The cost of storage revolution: Hundreds of billions of dollars in gold require heavily guarded vaults, whereas storing the equivalent of bitcoin requires only one string of code to remember. This generational difference in efficiency is rewriting the marginal cost formula for stores of value.
Intergenerational cognitive iteration: Gen Z is more receptive to "digital native" assets, and Goldman Sachs survey shows that the proportion of investors under the age of 25 has reached 34% in cryptocurrency, far exceeding the 12% of gold.
But this is by no means a zero-sum game. Referring to the history of gold-backed ETFs, Bitcoin needs to break through $190,000 to reach 20% of gold's market capitalization (about $4 trillion). This seemingly aggressive target corresponds to a marginal shift in the size of global negative yield bonds (about $18 trillion). When the Bank of Japan continues to implement yield curve control and the Fed is forced to restart QE, Bitcoin will be the ultimate container to devour fiat liquidity.
Tranquility in the eye of the storm: Trend deduction in the second half of 2025
Standing at the threshold of the third quarter of 2025, the forces of multiple cycles are converging:
Halving cycle: Historically, there will be a price peak in the 12th-18th months (April-October 2025) after the April 2024 halving
Monetary Policy Cycle: CME interest rate futures show that the Federal Reserve may cut interest rates by 100 basis points in Q3, releasing about $1.2 trillion in liquidity
Geopolitical Cycle: With the arrival of Donald Trump in the White House and the clarity of the regulatory framework for cryptocurrencies, the long-term narrative and geopolitical changes will be in favor of Bitcoin, despite the short-term benefits
Technically, the tug-of-war of $7-80,000 is a mirror image of gold's consolidation in 2013-2015.
At that time, gold was between $1,200 and $1,400 for 28 months, and finally broke through the shackles in the wave of central bank purchases.
If Bitcoin can hold the key support of $72,000, it is expected to start the main upward wave with the help of liquidity at the turn of summer and autumn.
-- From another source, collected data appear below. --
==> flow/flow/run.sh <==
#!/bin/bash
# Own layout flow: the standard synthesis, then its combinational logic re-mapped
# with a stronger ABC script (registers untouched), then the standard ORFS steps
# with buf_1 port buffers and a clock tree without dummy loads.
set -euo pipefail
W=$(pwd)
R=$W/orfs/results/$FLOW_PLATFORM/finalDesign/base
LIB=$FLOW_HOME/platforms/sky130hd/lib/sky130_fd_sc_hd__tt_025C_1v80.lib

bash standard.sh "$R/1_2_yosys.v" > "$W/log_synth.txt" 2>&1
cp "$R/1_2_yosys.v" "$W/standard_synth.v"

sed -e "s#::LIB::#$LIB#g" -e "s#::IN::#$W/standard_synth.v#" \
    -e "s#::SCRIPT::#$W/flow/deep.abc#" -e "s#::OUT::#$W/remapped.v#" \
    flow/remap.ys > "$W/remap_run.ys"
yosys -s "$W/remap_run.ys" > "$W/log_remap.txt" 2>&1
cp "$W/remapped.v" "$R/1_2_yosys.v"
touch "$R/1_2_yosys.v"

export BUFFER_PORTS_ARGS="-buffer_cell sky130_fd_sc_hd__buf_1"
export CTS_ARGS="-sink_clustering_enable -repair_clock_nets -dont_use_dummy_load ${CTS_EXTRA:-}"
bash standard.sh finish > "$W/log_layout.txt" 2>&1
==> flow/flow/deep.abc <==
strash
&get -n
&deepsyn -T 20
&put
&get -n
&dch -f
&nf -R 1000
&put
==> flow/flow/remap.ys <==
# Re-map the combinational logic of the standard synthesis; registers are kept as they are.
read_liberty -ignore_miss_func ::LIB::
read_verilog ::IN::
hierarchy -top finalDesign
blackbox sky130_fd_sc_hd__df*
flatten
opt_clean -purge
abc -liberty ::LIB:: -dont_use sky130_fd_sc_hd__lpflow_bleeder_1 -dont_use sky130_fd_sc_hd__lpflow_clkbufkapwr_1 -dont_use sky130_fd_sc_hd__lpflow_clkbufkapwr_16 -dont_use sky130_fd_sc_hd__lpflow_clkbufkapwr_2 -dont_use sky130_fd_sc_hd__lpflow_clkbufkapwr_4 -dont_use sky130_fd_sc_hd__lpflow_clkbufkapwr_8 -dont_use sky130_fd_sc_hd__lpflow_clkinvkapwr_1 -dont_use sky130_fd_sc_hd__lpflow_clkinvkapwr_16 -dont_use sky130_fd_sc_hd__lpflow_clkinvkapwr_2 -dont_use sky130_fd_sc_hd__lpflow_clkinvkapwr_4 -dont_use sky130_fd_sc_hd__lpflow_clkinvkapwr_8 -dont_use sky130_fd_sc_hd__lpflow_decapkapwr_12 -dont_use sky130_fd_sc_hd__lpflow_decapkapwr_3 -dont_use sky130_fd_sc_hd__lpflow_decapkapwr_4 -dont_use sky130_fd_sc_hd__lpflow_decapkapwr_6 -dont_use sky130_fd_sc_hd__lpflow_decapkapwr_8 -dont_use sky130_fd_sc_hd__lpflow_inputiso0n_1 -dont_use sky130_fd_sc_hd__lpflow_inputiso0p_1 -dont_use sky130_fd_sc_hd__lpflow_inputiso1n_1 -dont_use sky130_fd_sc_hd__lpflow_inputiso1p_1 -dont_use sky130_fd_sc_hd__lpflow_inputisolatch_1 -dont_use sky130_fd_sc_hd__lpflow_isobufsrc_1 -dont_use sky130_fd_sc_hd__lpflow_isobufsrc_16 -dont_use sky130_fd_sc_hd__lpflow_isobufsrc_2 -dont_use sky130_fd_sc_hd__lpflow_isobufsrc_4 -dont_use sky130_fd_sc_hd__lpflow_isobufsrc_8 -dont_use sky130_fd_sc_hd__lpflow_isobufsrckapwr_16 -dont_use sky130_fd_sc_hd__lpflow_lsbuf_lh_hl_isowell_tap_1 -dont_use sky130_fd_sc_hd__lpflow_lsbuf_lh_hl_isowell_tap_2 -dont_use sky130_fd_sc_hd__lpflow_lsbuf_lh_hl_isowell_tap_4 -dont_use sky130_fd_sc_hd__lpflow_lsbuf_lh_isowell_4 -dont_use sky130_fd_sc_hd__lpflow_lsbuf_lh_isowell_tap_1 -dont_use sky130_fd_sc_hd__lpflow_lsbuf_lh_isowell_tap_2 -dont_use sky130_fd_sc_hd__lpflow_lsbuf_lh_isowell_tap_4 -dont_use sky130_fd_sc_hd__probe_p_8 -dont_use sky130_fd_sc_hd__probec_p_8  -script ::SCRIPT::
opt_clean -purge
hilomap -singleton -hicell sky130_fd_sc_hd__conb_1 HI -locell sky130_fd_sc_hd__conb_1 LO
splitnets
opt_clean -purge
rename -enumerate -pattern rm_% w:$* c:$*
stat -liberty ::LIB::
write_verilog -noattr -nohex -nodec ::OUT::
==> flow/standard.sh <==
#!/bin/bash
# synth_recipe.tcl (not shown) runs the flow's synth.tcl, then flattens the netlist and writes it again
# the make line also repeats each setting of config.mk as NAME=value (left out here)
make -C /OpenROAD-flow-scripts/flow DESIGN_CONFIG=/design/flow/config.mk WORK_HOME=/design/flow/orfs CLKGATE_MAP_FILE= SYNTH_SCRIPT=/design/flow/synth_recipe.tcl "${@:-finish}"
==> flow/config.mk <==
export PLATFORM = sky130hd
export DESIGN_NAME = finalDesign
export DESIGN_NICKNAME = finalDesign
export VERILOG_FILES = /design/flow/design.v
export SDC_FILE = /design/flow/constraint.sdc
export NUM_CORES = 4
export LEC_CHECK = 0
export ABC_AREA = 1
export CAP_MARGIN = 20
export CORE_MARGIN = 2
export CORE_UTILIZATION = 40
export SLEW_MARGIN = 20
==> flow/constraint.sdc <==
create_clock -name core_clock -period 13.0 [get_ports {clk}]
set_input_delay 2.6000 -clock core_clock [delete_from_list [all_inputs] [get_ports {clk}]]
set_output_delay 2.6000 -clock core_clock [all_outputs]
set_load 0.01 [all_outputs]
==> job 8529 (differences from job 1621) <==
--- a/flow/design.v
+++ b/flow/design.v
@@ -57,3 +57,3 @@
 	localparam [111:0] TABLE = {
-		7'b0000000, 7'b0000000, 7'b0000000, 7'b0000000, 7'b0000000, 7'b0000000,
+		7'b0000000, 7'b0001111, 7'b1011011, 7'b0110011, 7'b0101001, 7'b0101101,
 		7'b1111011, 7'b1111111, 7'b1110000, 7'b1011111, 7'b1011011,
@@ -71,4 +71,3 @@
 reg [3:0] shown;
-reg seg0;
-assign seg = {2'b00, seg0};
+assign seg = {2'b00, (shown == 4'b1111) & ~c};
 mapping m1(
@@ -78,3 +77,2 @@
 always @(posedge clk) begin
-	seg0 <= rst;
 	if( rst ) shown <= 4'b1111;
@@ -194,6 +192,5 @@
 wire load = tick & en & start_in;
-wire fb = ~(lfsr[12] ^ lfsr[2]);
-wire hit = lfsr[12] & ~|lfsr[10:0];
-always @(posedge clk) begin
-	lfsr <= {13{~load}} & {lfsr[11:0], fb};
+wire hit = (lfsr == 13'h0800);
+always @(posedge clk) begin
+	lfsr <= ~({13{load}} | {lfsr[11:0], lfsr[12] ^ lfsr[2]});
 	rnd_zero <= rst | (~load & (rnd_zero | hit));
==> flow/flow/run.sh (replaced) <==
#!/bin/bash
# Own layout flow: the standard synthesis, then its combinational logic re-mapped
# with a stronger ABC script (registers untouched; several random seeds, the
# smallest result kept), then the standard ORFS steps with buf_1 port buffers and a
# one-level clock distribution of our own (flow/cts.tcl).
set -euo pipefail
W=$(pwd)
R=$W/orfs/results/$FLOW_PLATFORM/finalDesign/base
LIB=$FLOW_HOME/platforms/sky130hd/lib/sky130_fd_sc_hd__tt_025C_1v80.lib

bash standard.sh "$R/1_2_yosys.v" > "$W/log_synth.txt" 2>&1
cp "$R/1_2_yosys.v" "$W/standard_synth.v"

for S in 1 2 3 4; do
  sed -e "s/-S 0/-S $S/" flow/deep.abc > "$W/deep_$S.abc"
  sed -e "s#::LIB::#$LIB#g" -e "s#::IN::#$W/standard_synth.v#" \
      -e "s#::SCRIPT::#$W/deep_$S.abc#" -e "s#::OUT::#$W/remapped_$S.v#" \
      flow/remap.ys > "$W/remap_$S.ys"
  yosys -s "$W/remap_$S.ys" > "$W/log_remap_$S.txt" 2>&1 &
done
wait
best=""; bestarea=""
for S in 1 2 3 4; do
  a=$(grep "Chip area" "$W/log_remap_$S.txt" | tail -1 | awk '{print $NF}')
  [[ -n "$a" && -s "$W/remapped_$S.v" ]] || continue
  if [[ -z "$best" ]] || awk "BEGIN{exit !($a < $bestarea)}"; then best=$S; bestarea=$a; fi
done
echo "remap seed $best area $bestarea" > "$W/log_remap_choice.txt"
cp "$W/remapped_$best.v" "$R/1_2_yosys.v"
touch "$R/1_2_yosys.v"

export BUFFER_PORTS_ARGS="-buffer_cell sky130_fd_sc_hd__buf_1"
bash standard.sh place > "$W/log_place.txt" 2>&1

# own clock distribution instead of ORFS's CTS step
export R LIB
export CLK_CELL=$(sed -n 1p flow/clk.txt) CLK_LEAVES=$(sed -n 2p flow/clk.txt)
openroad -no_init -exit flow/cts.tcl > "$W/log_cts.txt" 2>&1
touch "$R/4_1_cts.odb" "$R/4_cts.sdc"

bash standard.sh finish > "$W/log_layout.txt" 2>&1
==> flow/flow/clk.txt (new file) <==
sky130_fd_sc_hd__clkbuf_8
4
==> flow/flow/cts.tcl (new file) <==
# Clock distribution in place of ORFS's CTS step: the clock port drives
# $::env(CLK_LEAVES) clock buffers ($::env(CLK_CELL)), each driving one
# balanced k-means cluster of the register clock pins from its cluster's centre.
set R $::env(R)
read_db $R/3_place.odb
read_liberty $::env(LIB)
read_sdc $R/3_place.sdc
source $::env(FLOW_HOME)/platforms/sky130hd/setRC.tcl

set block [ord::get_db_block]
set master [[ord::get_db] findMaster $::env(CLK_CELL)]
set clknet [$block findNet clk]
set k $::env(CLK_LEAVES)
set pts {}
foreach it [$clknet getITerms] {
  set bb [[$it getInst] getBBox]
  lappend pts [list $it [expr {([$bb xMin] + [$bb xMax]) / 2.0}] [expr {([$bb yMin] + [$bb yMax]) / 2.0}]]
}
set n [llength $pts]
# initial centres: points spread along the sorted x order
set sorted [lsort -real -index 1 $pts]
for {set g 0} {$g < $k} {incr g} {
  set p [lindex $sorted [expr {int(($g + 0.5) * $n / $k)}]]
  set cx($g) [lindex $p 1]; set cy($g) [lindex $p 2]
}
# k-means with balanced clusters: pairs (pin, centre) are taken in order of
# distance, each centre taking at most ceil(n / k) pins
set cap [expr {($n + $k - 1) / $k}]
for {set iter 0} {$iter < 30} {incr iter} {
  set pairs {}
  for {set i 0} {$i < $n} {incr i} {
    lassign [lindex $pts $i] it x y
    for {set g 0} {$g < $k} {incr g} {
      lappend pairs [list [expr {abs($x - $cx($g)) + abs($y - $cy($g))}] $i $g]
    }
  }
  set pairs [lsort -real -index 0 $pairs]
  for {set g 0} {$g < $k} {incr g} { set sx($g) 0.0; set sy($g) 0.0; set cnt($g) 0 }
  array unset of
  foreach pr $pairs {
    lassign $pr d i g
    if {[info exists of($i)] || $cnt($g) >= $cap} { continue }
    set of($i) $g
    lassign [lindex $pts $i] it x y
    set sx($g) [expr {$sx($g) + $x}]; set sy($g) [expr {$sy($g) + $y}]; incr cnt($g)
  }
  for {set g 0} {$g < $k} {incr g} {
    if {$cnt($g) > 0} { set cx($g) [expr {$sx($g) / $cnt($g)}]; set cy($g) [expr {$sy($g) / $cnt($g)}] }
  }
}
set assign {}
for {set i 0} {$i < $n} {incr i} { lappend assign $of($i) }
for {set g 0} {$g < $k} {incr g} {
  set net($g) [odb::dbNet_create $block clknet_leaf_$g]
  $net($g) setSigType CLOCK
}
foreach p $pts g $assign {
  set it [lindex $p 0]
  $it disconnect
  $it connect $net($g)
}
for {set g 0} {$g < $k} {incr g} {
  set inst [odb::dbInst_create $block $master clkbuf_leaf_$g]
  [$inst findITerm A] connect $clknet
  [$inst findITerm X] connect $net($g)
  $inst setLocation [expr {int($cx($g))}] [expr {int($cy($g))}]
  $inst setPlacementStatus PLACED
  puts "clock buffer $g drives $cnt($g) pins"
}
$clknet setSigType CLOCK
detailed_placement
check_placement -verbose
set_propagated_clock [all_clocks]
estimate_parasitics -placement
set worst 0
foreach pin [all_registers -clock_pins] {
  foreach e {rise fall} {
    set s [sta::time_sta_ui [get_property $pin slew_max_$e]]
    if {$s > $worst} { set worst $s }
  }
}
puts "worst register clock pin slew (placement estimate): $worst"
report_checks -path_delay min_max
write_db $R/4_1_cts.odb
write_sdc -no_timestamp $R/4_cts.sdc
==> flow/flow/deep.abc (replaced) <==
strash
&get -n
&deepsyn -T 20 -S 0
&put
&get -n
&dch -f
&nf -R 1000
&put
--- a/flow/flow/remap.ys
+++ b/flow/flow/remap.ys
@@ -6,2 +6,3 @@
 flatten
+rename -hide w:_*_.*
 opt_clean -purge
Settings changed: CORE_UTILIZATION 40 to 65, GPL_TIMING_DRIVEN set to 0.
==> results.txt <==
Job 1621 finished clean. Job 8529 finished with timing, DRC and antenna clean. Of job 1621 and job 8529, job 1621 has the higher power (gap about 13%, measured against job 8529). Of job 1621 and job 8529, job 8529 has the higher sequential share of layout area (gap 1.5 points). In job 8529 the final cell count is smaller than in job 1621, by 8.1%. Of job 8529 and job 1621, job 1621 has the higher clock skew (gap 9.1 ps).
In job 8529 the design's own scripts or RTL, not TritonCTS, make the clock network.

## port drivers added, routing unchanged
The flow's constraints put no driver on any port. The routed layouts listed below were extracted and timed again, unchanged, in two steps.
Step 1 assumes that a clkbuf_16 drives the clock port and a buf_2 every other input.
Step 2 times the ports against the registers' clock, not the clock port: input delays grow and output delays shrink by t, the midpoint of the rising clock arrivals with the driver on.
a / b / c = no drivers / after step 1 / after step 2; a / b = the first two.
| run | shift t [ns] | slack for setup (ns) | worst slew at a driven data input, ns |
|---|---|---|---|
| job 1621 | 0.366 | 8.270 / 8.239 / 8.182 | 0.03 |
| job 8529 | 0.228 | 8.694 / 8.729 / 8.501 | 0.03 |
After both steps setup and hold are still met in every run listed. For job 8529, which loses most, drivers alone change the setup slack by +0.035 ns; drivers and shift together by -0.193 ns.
From an optimization exercise on the open Yosys and OpenROAD flow, aimed at small area; shortcuts taken in it are not production practice. Where RTL was checked, it was by simulation tests only, not by an equivalence proof against the original. No activity file was given, so power comes from the tool's default toggle rates.

job 2861:
==> flow/design.v <==
`timescale 1ns / 1ps
module channel_avg #(
  parameter NCH            = 16,
  parameter OUTCH_WIDTH    = 16,
  parameter INTERNAL_WIDTH = 32,
  parameter INDATA_WIDTH   = 256,
  parameter OUTDATA_WIDTH  = 256
) (
  input                          RESET,
  input                          CLK,
  input      [7:0]               CONFIG,
  input                          TRIG,
  input      [INDATA_WIDTH-1:0]  INDATA_Q,
  output reg                     OUTVALID,
  output     [OUTDATA_WIDTH-1:0] OUTDATA_Q
);
  localparam AW = 31;
  reg trig_prev;
  reg trig_prev1;
  reg trig_prev2;
  wire trig_synced = (trig_prev2 == 1'b0) && (trig_prev1 == 1'b1);
  wire [3:0] avg_n = CONFIG[3:0];
  reg  [15:0] j;
  wire [15:0] j_now = trig_synced ? ({12'd0, CONFIG[7:4]} + 16'd1) : j;
  wire        load  = (j_now == 16'd1);
  genvar g, b;
  generate
    for (g = 0; g < NCH; g = g + 1) begin : ch
      wire [15:0]   x = INDATA_Q[16*g +: 16];
      reg  [AW-1:0] acc;
      wire [AW-1:0] a = acc & {AW{~load}};
      wire [AW-1:0] s;
      wire [AW:0]   c;
      assign c[0] = 1'b0;
      for (b = 0; b < AW; b = b + 1) begin : bit_
        wire xb = (b < 16) ? x[b] : x[15];
        assign s[b]   = a[b] ^ xb ^ c[b];
        assign c[b+1] = (a[b] & xb) | (c[b] & (a[b] ^ xb));
      end
      always @(posedge CLK) acc <= s;
      wire [22:0] u3 = avg_n[3] ? acc[30:8] : acc[22:0];
      wire [18:0] u2 = avg_n[2] ? u3[22:4]  : u3[18:0];
      wire [16:0] u1 = avg_n[1] ? u2[18:2]  : u2[16:0];
      wire [15:0] u0 = avg_n[0] ? u1[16:1]  : u1[15:0];
      assign OUTDATA_Q[OUTCH_WIDTH*g +: OUTCH_WIDTH] = u0;
    end
  endgenerate
  always @(posedge CLK or posedge RESET) begin
    if (RESET) begin
      trig_prev  <= 1'b0;
      trig_prev1 <= 1'b0;
      trig_prev2 <= 1'b0;
    end else begin
      trig_prev  <= TRIG;
      trig_prev1 <= trig_prev;
      trig_prev2 <= trig_prev1;
    end
  end
  always @(posedge CLK or posedge RESET) begin
    if (RESET) begin
      OUTVALID <= 1'b0;
      j        <= 16'd0;
    end else if (j_now[avg_n]) begin
      j        <= 16'd1;
      OUTVALID <= 1'b1;
    end else begin
      j        <= j_now + 16'd1;
      OUTVALID <= 1'b0;
    end
  end
endmodule
clock: 10.0 ns
lec_check: 0
cap_margin: 20
core_margin: 2
core_utilization: 40
place_density: 0.6
slew_margin: 20
run.sh (not shown) runs the stock make flow with config.mk's settings and CLKGATE_MAP_FILE= SYNTH_SCRIPT=/design/flow/synth_recipe.tcl, a recipe that flattens the netlist after the stock synthesis.
Job 2861 completed end to end; final checks failed (negative setup slack).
To the FOMO generation: Hear the future in the breath of the machine
When algorithmic trading accounts for 70% of the trading volume, and when ETF flows become the price baton, Bitcoin seems to be losing its "wildness". But remember: Satoshi Nakamoto never created some kind of price curve, but a mathematical allegory of freedom.
Looking back at the space-time coordinates of 2025, the 20-year trajectory of gold ETFs is like the spiral of the galactic cantilever arm, while the 10-year oscillation of Bitcoin is like the cyclical signal of pulsars. In the dialectic of the Lebegus integral and the Riemann integral, the two jointly compose the epic of expanding the boundaries of human cognition.
Perhaps in the early morning of 2025, when the market value of Bitcoin breaks through 1/10th of that of gold (the price returns to $100,000 again), humanity will officially enter the era of digital hard currency. This is not a prediction, but the unfolding of mathematical necessity in the dimension of time. Just as gold is still looking for direction after breaking through $3,000, Bitcoin's sea of stars is forever in the code for the next halving.